[Task brief] From the line containing "assign bus_tick = bus_i.tick;" to the final line of the material below, copy each line exactly, including both endpoints, and leave out all other lines.

########################################

### src/rtl/uart_bit_timer.sv
// UART TX bit-timing generator: one tick per bit period over FRAME_BITS bits.
// Optional mid-bit pulse enabled by defining UART_BIT_TIMER_MID_EN.
module uart_bit_timer #(
  parameter int DIV0       = 5208,
  parameter int DIV1       = 2604,
  parameter int DIV2       = 868,
  parameter int DIV3       = 434,
  parameter int CNT_W      = 13,
  parameter int FRAME_BITS = 11
) (
  input  logic            clk_50M,
  input  logic            reset_n,
  uart_bit_timer_if.slave bus
);
  // div_r is one bit wider than the counter so a divisor of 2^CNT_W fits.
  localparam int DW = CNT_W + 1;

  typedef enum logic {IDLE, RUN} state_t;

  state_t            state_r, state_nx;
  logic [CNT_W-1:0]  cnt_r;
  logic [DW-1:0]     div_r, sel_div;
  logic [3:0]        idx_r;
  logic              done_r;
  logic              busy, tick, mid, accept, last;

  always_comb begin
    sel_div = DW'(DIV0);
    case (bus.baud_sel)
      2'd0: sel_div = DW'(DIV0);
      2'd1: sel_div = DW'(DIV1);
      2'd2: sel_div = DW'(DIV2);
      2'd3: sel_div = DW'(DIV3);
      default: sel_div = DW'(DIV0);
    endcase
  end

  always_ff @(posedge clk_50M or negedge reset_n)
    if (!reset_n) state_r <= IDLE;
    else          state_r <= state_nx;

  always_comb begin
    state_nx = state_r;
    case (state_r)
      IDLE: if (accept)       state_nx = RUN;
      RUN:  if (bus.abort || last) state_nx = IDLE;
      default:                state_nx = IDLE;
    endcase
  end

  always_comb begin
    busy   = (state_r == RUN);
    tick   = busy && ({1'b0, cnt_r} == div_r - DW'(1));
    accept = !busy && bus.start && !bus.abort;
    last   = tick && (idx_r == 4'(FRAME_BITS - 1));
`ifdef UART_BIT_TIMER_MID_EN
    mid    = busy && ({1'b0, cnt_r} == (div_r >> 1) - DW'(1));
`else
    mid    = 1'b0;
`endif
  end

  always_ff @(posedge clk_50M or negedge reset_n)
    if (!reset_n) begin
      cnt_r  <= '0;
      idx_r  <= '0;
      div_r  <= DW'(DIV0);
      done_r <= 1'b0;
    end else begin
      // abort beats the final tick, so a cancelled frame never reports done
      done_r <= last && !bus.abort;
      if (accept) begin
        div_r <= sel_div;
        cnt_r <= '0;
        idx_r <= '0;
      end else if (busy) begin
        if (bus.abort || last) begin
          cnt_r <= '0;
          idx_r <= '0;
        end else if (tick) begin
          cnt_r <= '0;
          idx_r <= idx_r + 4'd1;
        end else begin
          cnt_r <= cnt_r + CNT_W'(1);
        end
      end
    end

  assign bus.tick     = tick;
  assign bus.mid_tick = mid;
  assign bus.bit_idx  = idx_r;
  assign bus.busy     = busy;
  assign bus.done     = done_r;
endmodule

### src/flat_wrapper.sv
// flat-port wrapper written by rule: the top's interface ports become plain ports
module uart_bit_timer_flat 
#(
  parameter int DIV0       = 5208,
  parameter int DIV1       = 2604,
  parameter int DIV2       = 868,
  parameter int DIV3       = 434,
  parameter int CNT_W      = 13,
  parameter int FRAME_BITS = 11
)
  (clk_50M, reset_n, bus_start, bus_abort, bus_baud_sel, bus_tick, bus_mid_tick, bus_bit_idx, bus_busy, bus_done);
  uart_bit_timer_if bus_i ();
  input  logic clk_50M;
  input  logic reset_n;
  input wire logic [$bits(bus_i.start)-1:0] bus_start;
  input wire logic [$bits(bus_i.abort)-1:0] bus_abort;
  input wire logic [$bits(bus_i.baud_sel)-1:0] bus_baud_sel;
  output wire logic [$bits(bus_i.tick)-1:0] bus_tick;
  output wire logic [$bits(bus_i.mid_tick)-1:0] bus_mid_tick;
  output wire logic [$bits(bus_i.bit_idx)-1:0] bus_bit_idx;
  output wire logic [$bits(bus_i.busy)-1:0] bus_busy;
  output wire logic [$bits(bus_i.done)-1:0] bus_done;
  assign bus_i.start = bus_start;
  assign bus_i.abort = bus_abort;
  assign bus_i.baud_sel = bus_baud_sel;
  assign bus_tick = bus_i.tick;
  assign bus_mid_tick = bus_i.mid_tick;
  assign bus_bit_idx = bus_i.bit_idx;
  assign bus_busy = bus_i.busy;
  assign bus_done = bus_i.done;
  uart_bit_timer #(.DIV0(DIV0), .DIV1(DIV1), .DIV2(DIV2), .DIV3(DIV3), .CNT_W(CNT_W), .FRAME_BITS(FRAME_BITS)) u_core (.clk_50M(clk_50M), .reset_n(reset_n), .bus(bus_i));
endmodule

########################################

[Task solution]
  assign bus_tick = bus_i.tick;
  assign bus_mid_tick = bus_i.mid_tick;
  assign bus_bit_idx = bus_i.bit_idx;
  assign bus_busy = bus_i.busy;
  assign bus_done = bus_i.done;
  uart_bit_timer #(.DIV0(DIV0), .DIV1(DIV1), .DIV2(DIV2), .DIV3(DIV3), .CNT_W(CNT_W), .FRAME_BITS(FRAME_BITS)) u_core (.clk_50M(clk_50M), .reset_n(reset_n), .bus(bus_i));
endmodule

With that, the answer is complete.